Segment Start: Information shown

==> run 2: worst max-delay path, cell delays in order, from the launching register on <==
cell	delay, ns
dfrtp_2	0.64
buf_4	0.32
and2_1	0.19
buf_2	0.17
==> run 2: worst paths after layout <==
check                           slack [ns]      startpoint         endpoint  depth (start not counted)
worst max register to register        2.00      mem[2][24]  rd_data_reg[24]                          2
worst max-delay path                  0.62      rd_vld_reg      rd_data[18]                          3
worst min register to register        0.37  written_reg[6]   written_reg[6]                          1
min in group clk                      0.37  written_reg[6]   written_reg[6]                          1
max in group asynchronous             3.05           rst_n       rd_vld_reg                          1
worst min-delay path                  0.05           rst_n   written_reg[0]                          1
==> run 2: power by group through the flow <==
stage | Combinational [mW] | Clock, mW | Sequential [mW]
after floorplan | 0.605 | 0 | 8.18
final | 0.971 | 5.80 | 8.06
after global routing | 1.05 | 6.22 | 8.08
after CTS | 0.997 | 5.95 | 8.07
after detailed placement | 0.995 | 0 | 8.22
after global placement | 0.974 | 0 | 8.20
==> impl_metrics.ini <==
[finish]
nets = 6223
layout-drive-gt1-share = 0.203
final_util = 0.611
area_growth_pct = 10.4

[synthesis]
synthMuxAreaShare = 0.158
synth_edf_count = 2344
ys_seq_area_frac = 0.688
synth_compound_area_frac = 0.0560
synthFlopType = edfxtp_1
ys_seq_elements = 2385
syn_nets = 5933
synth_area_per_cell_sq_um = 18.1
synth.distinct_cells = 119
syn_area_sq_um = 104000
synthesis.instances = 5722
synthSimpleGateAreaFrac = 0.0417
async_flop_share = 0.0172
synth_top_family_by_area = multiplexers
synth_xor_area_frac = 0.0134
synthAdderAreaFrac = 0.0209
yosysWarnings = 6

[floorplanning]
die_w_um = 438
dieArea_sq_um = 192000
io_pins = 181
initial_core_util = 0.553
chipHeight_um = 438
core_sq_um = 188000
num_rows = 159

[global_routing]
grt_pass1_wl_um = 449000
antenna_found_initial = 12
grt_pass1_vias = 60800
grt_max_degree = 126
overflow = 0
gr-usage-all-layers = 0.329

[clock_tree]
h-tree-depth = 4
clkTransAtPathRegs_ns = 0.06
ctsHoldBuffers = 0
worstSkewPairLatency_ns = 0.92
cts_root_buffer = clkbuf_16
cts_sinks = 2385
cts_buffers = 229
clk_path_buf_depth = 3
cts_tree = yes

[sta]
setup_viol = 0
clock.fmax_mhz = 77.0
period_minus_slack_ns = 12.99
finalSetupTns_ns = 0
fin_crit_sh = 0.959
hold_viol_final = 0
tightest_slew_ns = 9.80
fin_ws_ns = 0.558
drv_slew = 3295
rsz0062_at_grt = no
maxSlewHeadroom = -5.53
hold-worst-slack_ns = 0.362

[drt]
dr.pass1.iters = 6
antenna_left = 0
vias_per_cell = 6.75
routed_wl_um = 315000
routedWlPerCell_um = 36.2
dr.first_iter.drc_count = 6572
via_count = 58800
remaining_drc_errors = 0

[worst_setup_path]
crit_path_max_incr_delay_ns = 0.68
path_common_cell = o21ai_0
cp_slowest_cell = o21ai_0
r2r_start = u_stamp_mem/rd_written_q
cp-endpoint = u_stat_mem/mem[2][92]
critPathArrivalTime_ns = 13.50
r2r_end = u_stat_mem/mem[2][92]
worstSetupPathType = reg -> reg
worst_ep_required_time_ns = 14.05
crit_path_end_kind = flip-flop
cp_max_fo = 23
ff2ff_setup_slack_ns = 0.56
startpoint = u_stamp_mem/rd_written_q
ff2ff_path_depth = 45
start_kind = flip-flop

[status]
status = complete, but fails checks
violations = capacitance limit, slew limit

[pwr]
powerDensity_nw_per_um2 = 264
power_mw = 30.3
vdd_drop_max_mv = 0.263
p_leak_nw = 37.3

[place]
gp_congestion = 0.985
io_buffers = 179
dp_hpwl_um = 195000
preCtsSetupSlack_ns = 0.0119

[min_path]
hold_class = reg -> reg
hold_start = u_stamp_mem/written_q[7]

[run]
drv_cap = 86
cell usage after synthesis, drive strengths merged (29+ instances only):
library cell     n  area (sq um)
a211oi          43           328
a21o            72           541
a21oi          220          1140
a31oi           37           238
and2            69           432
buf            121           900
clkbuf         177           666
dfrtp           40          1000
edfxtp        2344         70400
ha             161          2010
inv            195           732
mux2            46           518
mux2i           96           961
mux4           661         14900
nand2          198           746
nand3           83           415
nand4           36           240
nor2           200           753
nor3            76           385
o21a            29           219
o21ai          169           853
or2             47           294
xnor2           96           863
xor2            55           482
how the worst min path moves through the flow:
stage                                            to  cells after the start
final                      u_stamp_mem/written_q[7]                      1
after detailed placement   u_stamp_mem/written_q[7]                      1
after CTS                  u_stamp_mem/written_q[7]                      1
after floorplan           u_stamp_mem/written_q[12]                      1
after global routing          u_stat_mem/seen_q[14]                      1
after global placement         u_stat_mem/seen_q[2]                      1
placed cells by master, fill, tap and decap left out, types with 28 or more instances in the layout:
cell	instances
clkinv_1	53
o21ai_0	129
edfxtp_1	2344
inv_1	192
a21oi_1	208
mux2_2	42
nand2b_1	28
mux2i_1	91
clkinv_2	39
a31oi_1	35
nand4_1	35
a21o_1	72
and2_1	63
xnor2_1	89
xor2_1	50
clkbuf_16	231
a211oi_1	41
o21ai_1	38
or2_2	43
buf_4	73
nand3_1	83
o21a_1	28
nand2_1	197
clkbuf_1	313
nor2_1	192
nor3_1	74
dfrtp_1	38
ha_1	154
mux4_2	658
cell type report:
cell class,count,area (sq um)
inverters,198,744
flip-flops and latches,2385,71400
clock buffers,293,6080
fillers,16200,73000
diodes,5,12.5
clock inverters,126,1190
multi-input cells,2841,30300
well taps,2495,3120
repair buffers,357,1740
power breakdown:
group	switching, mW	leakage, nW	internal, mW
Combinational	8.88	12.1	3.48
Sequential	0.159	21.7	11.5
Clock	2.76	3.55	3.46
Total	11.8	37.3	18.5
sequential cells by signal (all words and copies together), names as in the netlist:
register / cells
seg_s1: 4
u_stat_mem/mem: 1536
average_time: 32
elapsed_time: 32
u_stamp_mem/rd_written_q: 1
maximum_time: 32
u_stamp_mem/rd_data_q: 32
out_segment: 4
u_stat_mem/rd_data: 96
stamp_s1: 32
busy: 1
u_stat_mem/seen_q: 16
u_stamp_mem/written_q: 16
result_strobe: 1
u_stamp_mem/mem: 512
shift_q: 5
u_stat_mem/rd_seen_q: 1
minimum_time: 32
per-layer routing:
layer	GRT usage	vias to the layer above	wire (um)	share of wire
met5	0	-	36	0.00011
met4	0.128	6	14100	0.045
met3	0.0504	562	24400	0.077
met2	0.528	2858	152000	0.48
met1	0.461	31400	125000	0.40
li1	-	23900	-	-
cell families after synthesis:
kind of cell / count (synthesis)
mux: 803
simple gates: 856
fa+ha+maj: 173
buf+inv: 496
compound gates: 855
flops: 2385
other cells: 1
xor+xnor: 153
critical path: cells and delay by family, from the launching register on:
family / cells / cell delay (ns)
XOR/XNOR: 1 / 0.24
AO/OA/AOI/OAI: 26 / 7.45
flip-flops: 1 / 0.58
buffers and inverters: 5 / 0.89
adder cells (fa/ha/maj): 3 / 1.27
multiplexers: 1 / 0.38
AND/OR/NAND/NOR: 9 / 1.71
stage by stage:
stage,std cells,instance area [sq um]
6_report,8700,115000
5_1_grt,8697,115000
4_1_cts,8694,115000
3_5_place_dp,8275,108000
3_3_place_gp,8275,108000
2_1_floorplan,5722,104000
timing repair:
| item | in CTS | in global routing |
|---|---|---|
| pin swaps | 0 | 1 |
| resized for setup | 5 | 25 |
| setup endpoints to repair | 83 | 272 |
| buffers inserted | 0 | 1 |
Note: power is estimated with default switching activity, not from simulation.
**config.mk**
```make
export PLATFORM = sky130hd
export DESIGN_NAME = byte_stack_vm_alu_top
export DESIGN_NICKNAME = d
export VERILOG_FILES = /design/src/hw/rtl/bsva_pkg.sv /design/src/hw/rtl/bsva_div.sv /design/src/hw/rtl/byte_stack_vm_alu_top.sv
export SDC_FILE = /design/constraint.sdc
export NUM_CORES = 1
export LEC_CHECK = 0
export BUFFER_PORTS_ARGS = -buffer_cell sky130_fd_sc_hd__buf_2
export CAP_MARGIN = 20
export CORE_MARGIN = 2
export CORE_UTILIZATION = 45
export DETAILED_ROUTE_END_ITERATION = 10
export PLACE_DENSITY = 0.6
export SLEW_MARGIN = 25
export SYNTH_ARGS = -nofsm -noshare
export SYNTH_HDL_FRONTEND = slang
export SYNTH_SLANG_ARGS = --single-unit
```
**constraint.sdc**
```tcl
create_clock -name i_clk -period 4.35 [get_ports i_clk]
set_input_delay 0.87 -clock i_clk [delete_from_list [all_inputs] [get_ports i_clk]]
set_output_delay 0.87 -clock i_clk [all_outputs]
set_load 0.03 [all_outputs]
```
**src/hw/rtl/bsva_pkg.sv**
```systemverilog
`timescale 1ns / 1ps
// ============================================================================
// bsva_pkg
// Shared types, operation codes and divider step for the byte stack VM ALU.
// ============================================================================
package bsva_pkg;

    typedef logic [4:0] t_kind;
    typedef logic [1:0] t_status;
    typedef logic [7:0] t_byte;

    localparam t_kind K_ADD   = 5'd0;
    localparam t_kind K_SUB   = 5'd1;
    localparam t_kind K_MUL   = 5'd2;
    localparam t_kind K_DIV   = 5'd3;
    localparam t_kind K_MOD   = 5'd4;
    localparam t_kind K_EQ    = 5'd5;
    localparam t_kind K_GT    = 5'd6;
    localparam t_kind K_LT    = 5'd7;
    localparam t_kind K_LE    = 5'd8;
    localparam t_kind K_GE    = 5'd9;
    localparam t_kind K_NE    = 5'd10;
    localparam t_kind K_AND   = 5'd11;
    localparam t_kind K_OR    = 5'd12;
    localparam t_kind K_XOR   = 5'd13;
    localparam t_kind K_MIN   = 5'd14;
    localparam t_kind K_MAX   = 5'd15;
    localparam t_kind K_NOT   = 5'd16;
    localparam t_kind K_ABS   = 5'd17;
    localparam t_kind K_NEG   = 5'd18;
    localparam t_kind K_SHIFT = 5'd19;

    localparam t_status ST_OK          = 2'd0;
    localparam t_status ST_DIVZERO     = 2'd1;
    localparam t_status ST_UNSUPPORTED = 2'd2;

    // divider: 8 quotient bits, 2 per pipeline stage
    localparam int DIV_STAGES = 4;
    localparam int DIV_BPS    = 2;

    typedef struct packed {
        logic  q;
        t_byte rem;
    } t_div_step;

    // one restoring division step
    function automatic t_div_step div_step(input t_byte rem, input logic nbit,
                                           input t_byte den);
        logic [8:0] sh;
        t_div_step  st;
        sh = {rem, nbit};
        if (sh >= {1'b0, den}) begin
            st.q   = 1'b1;
            st.rem = 8'(sh - {1'b0, den});
        end else begin
            st.q   = 1'b0;
            st.rem = sh[7:0];
        end
        return st;
    endfunction

endpackage

```
**src/hw/rtl/bsva_div.sv**
```systemverilog
`timescale 1ns / 1ps
// ============================================================================
// bsva_div
// Pipelined 8-bit unsigned restoring divider, two quotient bits per stage;
// quotient and remainder are taken from the registers of the last stage.
// ============================================================================
module bsva_div (
    input  logic                i_clk,
    input  bsva_pkg::t_byte     i_num,
    input  bsva_pkg::t_byte     i_den,
    output bsva_pkg::t_byte     o_quo,
    output bsva_pkg::t_byte     o_rem
);

    localparam int NS = bsva_pkg::DIV_STAGES;
    localparam int BP = bsva_pkg::DIV_BPS;

    bsva_pkg::t_byte r_rem [NS];
    bsva_pkg::t_byte r_quo [NS];
    bsva_pkg::t_byte r_num [NS];
    bsva_pkg::t_byte r_den [NS];

    for (genvar k = 0; k < NS; k++) begin : g_stg
        bsva_pkg::t_byte   w_rem_in;
        bsva_pkg::t_byte   w_quo_in;
        bsva_pkg::t_byte   w_num_in;
        bsva_pkg::t_byte   w_den_in;
        bsva_pkg::t_byte   n_rem;
        bsva_pkg::t_byte   n_quo;
        bsva_pkg::t_div_step w_st [BP];

        if (k == 0) begin : g_first
            assign w_rem_in = '0;
            assign w_quo_in = '0;
            assign w_num_in = i_num;
            assign w_den_in = i_den;
        end else begin : g_next
            assign w_rem_in = r_rem[k-1];
            assign w_quo_in = r_quo[k-1];
            assign w_num_in = r_num[k-1];
            assign w_den_in = r_den[k-1];
        end

        for (genvar j = 0; j < BP; j++) begin : g_bit
            localparam int Idx = 7 - BP * k - j;
            if (j == 0) begin : g_j0
                assign w_st[j] = bsva_pkg::div_step(w_rem_in, w_num_in[Idx], w_den_in);
            end else begin : g_jn
                assign w_st[j] = bsva_pkg::div_step(w_st[j-1].rem, w_num_in[Idx],
                                                    w_den_in);
            end
        end

        always_comb begin
            n_quo = w_quo_in;
            for (int j = 0; j < BP; j++) begin
                n_quo[7 - BP * k - j] = w_st[j].q;
            end
            n_rem = w_st[BP-1].rem;
        end

        always_ff @(posedge i_clk) begin
            r_rem[k] <= n_rem;
            r_quo[k] <= n_quo;
            r_num[k] <= w_num_in;
            r_den[k] <= w_den_in;
        end
    end

    assign o_quo = r_quo[NS-1];
    assign o_rem = r_rem[NS-1];

endmodule

```
**src/hw/rtl/byte_stack_vm_alu_top.sv**
```systemverilog
`timescale 1ns / 1ps
// ============================================================================
// byte_stack_vm_alu_top
// Unsigned 8-bit execute unit of a stack VM: arithmetic, compare, logic,
// min/max, unary and signed-distance shift ops, one result word per word in.
// ============================================================================
// Usage:
//   Input: drive i_kind, i_lhs, i_rhs and raise start. A word is taken at
//   every rising edge with start high and busy low; busy is always low, so
//   one word can enter every cycle.
//   Output: o_result and o_status appear for one cycle with o_strobe high,
//   in the order words were taken. The receiver cannot hold them off.
//   Path: the result passes through the input register, four divider
//   stages of two quotient bits each, and the output register.
//   Throughput is one word per cycle; the pipelined divider sets
//   the depth, all other ops are delayed to match it.
//   Status: 0 ok, 1 div/mod by zero (result 0), 2 unknown kind (result 0).
//   Reset: synchronous, active low, clears all valid bits; words in flight
//   are dropped.
// ============================================================================
module byte_stack_vm_alu_top (
    input  logic                i_clk,
    input  logic                i_rst_n,
    input  logic                start,
    output logic                busy,
    input  logic [4:0]          i_kind,
    input  logic [7:0]          i_lhs,
    input  logic [7:0]          i_rhs,
    output logic                o_strobe,
    output logic [7:0]          o_result,
    output logic [1:0]          o_status
);

    localparam int NS = bsva_pkg::DIV_STAGES;

    typedef struct packed {
        logic                  sel_div;
        logic                  sel_mod;
        bsva_pkg::t_byte       res;
        bsva_pkg::t_status     st;
    } t_side;

    // stage 1: input register
    logic                r_s1_vld;
    bsva_pkg::t_kind     r_s1_kind;
    bsva_pkg::t_byte     r_s1_lhs;
    bsva_pkg::t_byte     r_s1_rhs;

    // side path delay, aligned with divider
    logic                r_vld [NS];
    t_side               r_side [NS];

    bsva_pkg::t_byte     w_quo;
    bsva_pkg::t_byte     w_rem;
    t_side               n_side;
    bsva_pkg::t_byte     w_ndist;
    bsva_pkg::t_byte     w_shl;
    bsva_pkg::t_byte     w_shr;
    logic [15:0]         w_prod;

    logic                r_strobe;
    bsva_pkg::t_byte     r_result;
    bsva_pkg::t_status   r_status;
    bsva_pkg::t_byte     n_result;

    assign busy = 1'b0;

    always_ff @(posedge i_clk) begin
        if (!i_rst_n) begin
            r_s1_vld <= 1'b0;
        end else begin
            r_s1_vld <= start && !busy;
        end
        r_s1_kind <= i_kind;
        r_s1_lhs  <= i_lhs;
        r_s1_rhs  <= i_rhs;
    end

    bsva_div u_div (
        .i_clk (i_clk),
        .i_num (r_s1_lhs),
        .i_den (r_s1_rhs),
        .o_quo (w_quo),
        .o_rem (w_rem)
    );

    assign w_prod  = 16'(r_s1_lhs) * 16'(r_s1_rhs);
    assign w_ndist = 8'(~r_s1_rhs + 8'd1);
    assign w_shl   = (r_s1_rhs[6:3] != 4'd0) ? 8'd0 : 8'(r_s1_lhs << r_s1_rhs[2:0]);
    assign w_shr   = (w_ndist[7:3] != 5'd0) ? 8'd0 : 8'(r_s1_lhs >> w_ndist[2:0]);

    always_comb begin
        n_side.sel_div = 1'b0;
        n_side.sel_mod = 1'b0;
        n_side.res     = '0;
        n_side.st      = bsva_pkg::ST_OK;
        unique case (r_s1_kind)
            bsva_pkg::K_ADD:   n_side.res = 8'(r_s1_lhs + r_s1_rhs);
            bsva_pkg::K_SUB:   n_side.res = 8'(r_s1_lhs - r_s1_rhs);
            bsva_pkg::K_MUL:   n_side.res = w_prod[7:0];
            bsva_pkg::K_DIV: begin
                if (r_s1_rhs == 8'd0) begin
                    n_side.st = bsva_pkg::ST_DIVZERO;
                end else begin
                    n_side.sel_div = 1'b1;
                end
            end
            bsva_pkg::K_MOD: begin
                if (r_s1_rhs == 8'd0) begin
                    n_side.st = bsva_pkg::ST_DIVZERO;
                end else begin
                    n_side.sel_mod = 1'b1;
                end
            end
            bsva_pkg::K_EQ:    n_side.res = {7'd0, r_s1_lhs == r_s1_rhs};
            bsva_pkg::K_GT:    n_side.res = {7'd0, r_s1_lhs >  r_s1_rhs};
            bsva_pkg::K_LT:    n_side.res = {7'd0, r_s1_lhs <  r_s1_rhs};
            bsva_pkg::K_LE:    n_side.res = {7'd0, r_s1_lhs <= r_s1_rhs};
            bsva_pkg::K_GE:    n_side.res = {7'd0, r_s1_lhs >= r_s1_rhs};
            bsva_pkg::K_NE:    n_side.res = {7'd0, r_s1_lhs != r_s1_rhs};
            bsva_pkg::K_AND:   n_side.res = r_s1_lhs & r_s1_rhs;
            bsva_pkg::K_OR:    n_side.res = r_s1_lhs | r_s1_rhs;
            bsva_pkg::K_XOR:   n_side.res = r_s1_lhs ^ r_s1_rhs;
            bsva_pkg::K_MIN:   n_side.res = (r_s1_lhs <= r_s1_rhs) ? r_s1_lhs : r_s1_rhs;
            bsva_pkg::K_MAX:   n_side.res = (r_s1_lhs >= r_s1_rhs) ? r_s1_lhs : r_s1_rhs;
            bsva_pkg::K_NOT:   n_side.res = ~r_s1_rhs;
            bsva_pkg::K_ABS:   n_side.res = r_s1_rhs;
            bsva_pkg::K_NEG:   n_side.res = 8'(8'd0 - r_s1_rhs);
            bsva_pkg::K_SHIFT: n_side.res = r_s1_rhs[7] ? w_shr : w_shl;
            default:           n_side.st  = bsva_pkg::ST_UNSUPPORTED;
        endcase
    end

    always_ff @(posedge i_clk) begin
        if (!i_rst_n) begin
            for (int k = 0; k < NS; k++) begin
                r_vld[k] <= 1'b0;
            end
        end else begin
            r_vld[0] <= r_s1_vld;
            for (int k = 1; k < NS; k++) begin
                r_vld[k] <= r_vld[k-1];
            end
        end
        r_side[0] <= n_side;
        for (int k = 1; k < NS; k++) begin
            r_side[k] <= r_side[k-1];
        end
    end

    always_comb begin
        priority if (r_side[NS-1].sel_div) begin
            n_result = w_quo;
        end else if (r_side[NS-1].sel_mod) begin
            n_result = w_rem;
        end else begin
            n_result = r_side[NS-1].res;
        end
    end

    always_ff @(posedge i_clk) begin
        if (!i_rst_n) begin
            r_strobe <= 1'b0;
        end else begin
            r_strobe <= r_vld[NS-1];
        end
        r_result <= n_result;
        r_status <= r_side[NS-1].st;
    end

    assign o_strobe = r_strobe;
    assign o_result = r_result;
    assign o_status = r_status;

endmodule
```
==> results.cfg <==
[placement]
dpl.cell_count = 1398
hpwl_um = 19200
place_congestion = 0.966
portBuffers = 34

[timing]
finalSetupViolations = 0
clock.fmax_ghz = 0.244
period_minus_slack_ns = 4.10
maxSlewViolCount = 0
fin_skew_ns = 0.0191
maxSlewHeadroom_pct = 38.9
final-hold-violation-count = 0
period_share_pct = 94.2
tns_ns = 0
rsz0062_at_grt = false
worstMarginPinSlew_ns = 0.915

[layout]
diodes = 0
layout-drive-gt1-share_pct = 14.8
area_growth_pct = 13.6
fin_cells = 1430
finalNetCount = 1285
final_cell_mix = 171 x dfxtp_1, 103 x ha_1, 99 x inv_1
mostFrequentLayoutCell = dfxtp_1

[job]
maxCapViolations = 0

[routing]
wl_um = 24700
drc = 0
wl_per_cell_um = 17.3
num_vias = 7804
firstDrtPassIters = 5
drtIter0Drc = 592
routed_via_density = 5.46
ant_nets = 0

[synth]
syn-cell-area_um2 = 9880
synth_flop_cell = dfxtp_1
ys_seq_elements = 173
synth.avg_cell_area_um2 = 9.21
ys_warn_count = 0
seq_area_frac_synth_pct = 35.0
synth.distinct_cells = 78
async_flop_share_pct = 0
synth_fp_nets = 1221
synth-edff-count = 0
syn_inst = 1073

[pwr]
power_leakage_nw = 5.05
power_density_nw_per_um2 = 503
irDropWorstVdd_v = 0.000292

[clock_tree]
htree_levels = 4
clockBufferDepth = 2
cts_tree = done
cts_hold_buffers = 0
cts.sinks = 173
cts_root_buffer = clkbuf_16
cts_buffers = 17
clock_latency_ns = 0.43
cts.clk_slew.worst_paths_ns = 0.09

[hold_path]
hold_path_class = flip-flop to flip-flop
worstHoldStart = u_div.r_quo[0][6]

[global_route]
grt_pass1_vias = 7453
grt_pass1_wl_um = 40000
antenna_found_initial = 0
track_usage_pct = 21.6
grt_max_degree = 25
globalRouteOverflowTotal = 0

[critical_path]
crit_path_max_fanout = 4
worst_setup_path_end_kind = flip-flop
critPathLaunchType = flip-flop
worstSetupStartpoint = r_s1_rhs[2]
worst_ep_required_time_ns = 4.67
critPathArrivalTime_ns = 4.42
timing.rr.start = r_s1_rhs[2]
crit_type = flip-flop to flip-flop

[floorplanning]
dieArea_um2 = 23200
rows = 54
die_w_um = 152
core_area_um2 = 21700
chipHeight_um = 152
start_util_pct = 45.6
pin_count = 36

[outcome]
outcome = finished, final reports clean
[worst max-delay path: stages (launching register included)]
cell and delay (ns):
dfxtp_1 0.39, ha_1 0.20, inv_1 0.09, fa_1 0.45, fa_1 0.52, inv_1 0.04
ha_1 0.27, inv_1 0.05, fa_1 0.53, inv_1 0.04, ha_1 0.32, a21o_1 0.18
a21oi_2 0.18, xnor2_1 0.15, xnor2_1 0.11, o2bb2ai_1 0.13, or3_1 0.34
[sequential cells by signal (all words and copies together), names as in the netlist]
register     count
u_div.r_num     12
r_vld            4
o_result         8
o_status         2
r_s1_lhs         8
u_div.r_quo     20
r_s1_vld         1
u_div.r_rem     32
r_side          48
r_s1_kind        5
u_div.r_den     24
r_s1_rhs         8
o_strobe         1
[kinds of logic after synthesis]
kind of cell	count (synthesis)	share of synthesized area (%)
AO/OA/AOI/OAI	241	16.2
XOR/XNOR	56	4.96
adder cells (fa/ha/maj)	124	17.3
buffers and inverters	135	5.48
flip-flops	173	35.0
multiplexers	61	7.12
other	1	0.0379
AND/OR/NAND/NOR	282	13.9
[final cells by class]
class / count / area [um2]
clock buffers: 17 / 425
clock inverters: 15 / 214
fillers: 2041 / 10500
inverters: 102 / 383
multi-input cells: 765 / 5890
flip-flops and latches: 173 / 3470
well taps: 280 / 350
repair buffers: 78 / 500
[metal layers]
layer | vias up | share of wire (%) | track usage, %
met4 | 0 | 2.6 | 7.57
li1 | 3906 | - | -
met2 | 249 | 46 | 34.2
met3 | 45 | 5.4 | 4.32
met5 | - | 0 | 0
met1 | 3604 | 46 | 29.4
[Yosys cell counts, types with 5 or more instances]
cell	number	share of area, %
o2111ai_1	6	0.53
fa_1	21	4.3
and2_1	10	0.63
o21a_1	14	1.1
buf_4	5	0.38
xnor2_1	39	3.5
a21o_1	10	0.76
o21bai_1	7	0.53
a211oi_1	9	0.68
nand4_1	15	0.95
nand2_1	74	2.8
ha_1	103	13
a22oi_1	6	0.46
or4_1	5	0.38
nor3_1	22	1.1
nand2b_1	10	0.63
o211ai_1	13	0.99
a31oi_1	5	0.32
or3_1	5	0.32
xor2_1	17	1.5
o21ai_0	52	2.6
o31ai_1	8	0.61
nor2_1	83	3.2
a21boi_0	6	0.46
mux2_2	34	3.9
mux2i_1	23	2.3
inv_1	99	3.8
nand3_1	15	0.76
dfxtp_1	173	35
a21oi_1	58	2.9
clkbuf_1	24	0.91
nor2b_1	15	0.95
[stage by stage]
| step | worst slack, ns | cell area, um2 | utilization (%) | power (mW) | hold slack (ns) |
|---|---|---|---|---|---|
| after floorplan | 0.216 | 9880 | - | 3.52 | 0.310 |
| after global placement | 0.147 | 10600 | 48.8 | 4.08 | 0.310 |
| after detailed placement | 0.0978 | 10600 | 48.8 | 4.09 | 0.312 |
| after CTS | 0.0958 | 11200 | 51.7 | 5.67 | 0.319 |
| after global routing | 0.00227 | 11200 | 51.8 | 6.03 | 0.322 |
| final | 0.252 | 11200 | 51.8 | 5.64 | 0.319 |
[power by group]
group	internal (mW)	switching [mW]
clock network	0.795	0.761
registers	1.81	0.104
logic	1.03	1.14
[path summary, 6_finish.rpt]
check | depth (start not counted) | slack (ns) | endpoint
hold reg to reg | 0 | 0.32 | u_div.r_quo[1][6]
setup reg to reg | 16 | 0.25 | r_side[0][9]
setup / recovery | 16 | 0.25 | r_side[0][9]
hold / removal | 0 | 0.32 | u_div.r_quo[1][6]
[repair_timing]
| action | in CTS | in global routing |
|---|---|---|
| setup buffers | 0 | 0 |
| gates resized for setup | 0 | 12 |
| setup endpoints to repair | 0 | 23 |
(Power assumes the default switching activity.)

Segment End: Information shown

From the records above, copy out the line with "other cells: 1", the line with "inserted | 0 | 1 |", and every line between them, word for word.

* Result of the exercise
other cells: 1
xor+xnor: 153
critical path: cells and delay by family, from the launching register on:
family / cells / cell delay (ns)
XOR/XNOR: 1 / 0.24
AO/OA/AOI/OAI: 26 / 7.45
flip-flops: 1 / 0.58
buffers and inverters: 5 / 0.89
adder cells (fa/ha/maj): 3 / 1.27
multiplexers: 1 / 0.38
AND/OR/NAND/NOR: 9 / 1.71
stage by stage:
stage,std cells,instance area [sq um]
6_report,8700,115000
5_1_grt,8697,115000
4_1_cts,8694,115000
3_5_place_dp,8275,108000
3_3_place_gp,8275,108000
2_1_floorplan,5722,104000
timing repair:
| item | in CTS | in global routing |
|---|---|---|
| pin swaps | 0 | 1 |
| resized for setup | 5 | 25 |
| setup endpoints to repair | 83 | 272 |
| buffers inserted | 0 | 1 |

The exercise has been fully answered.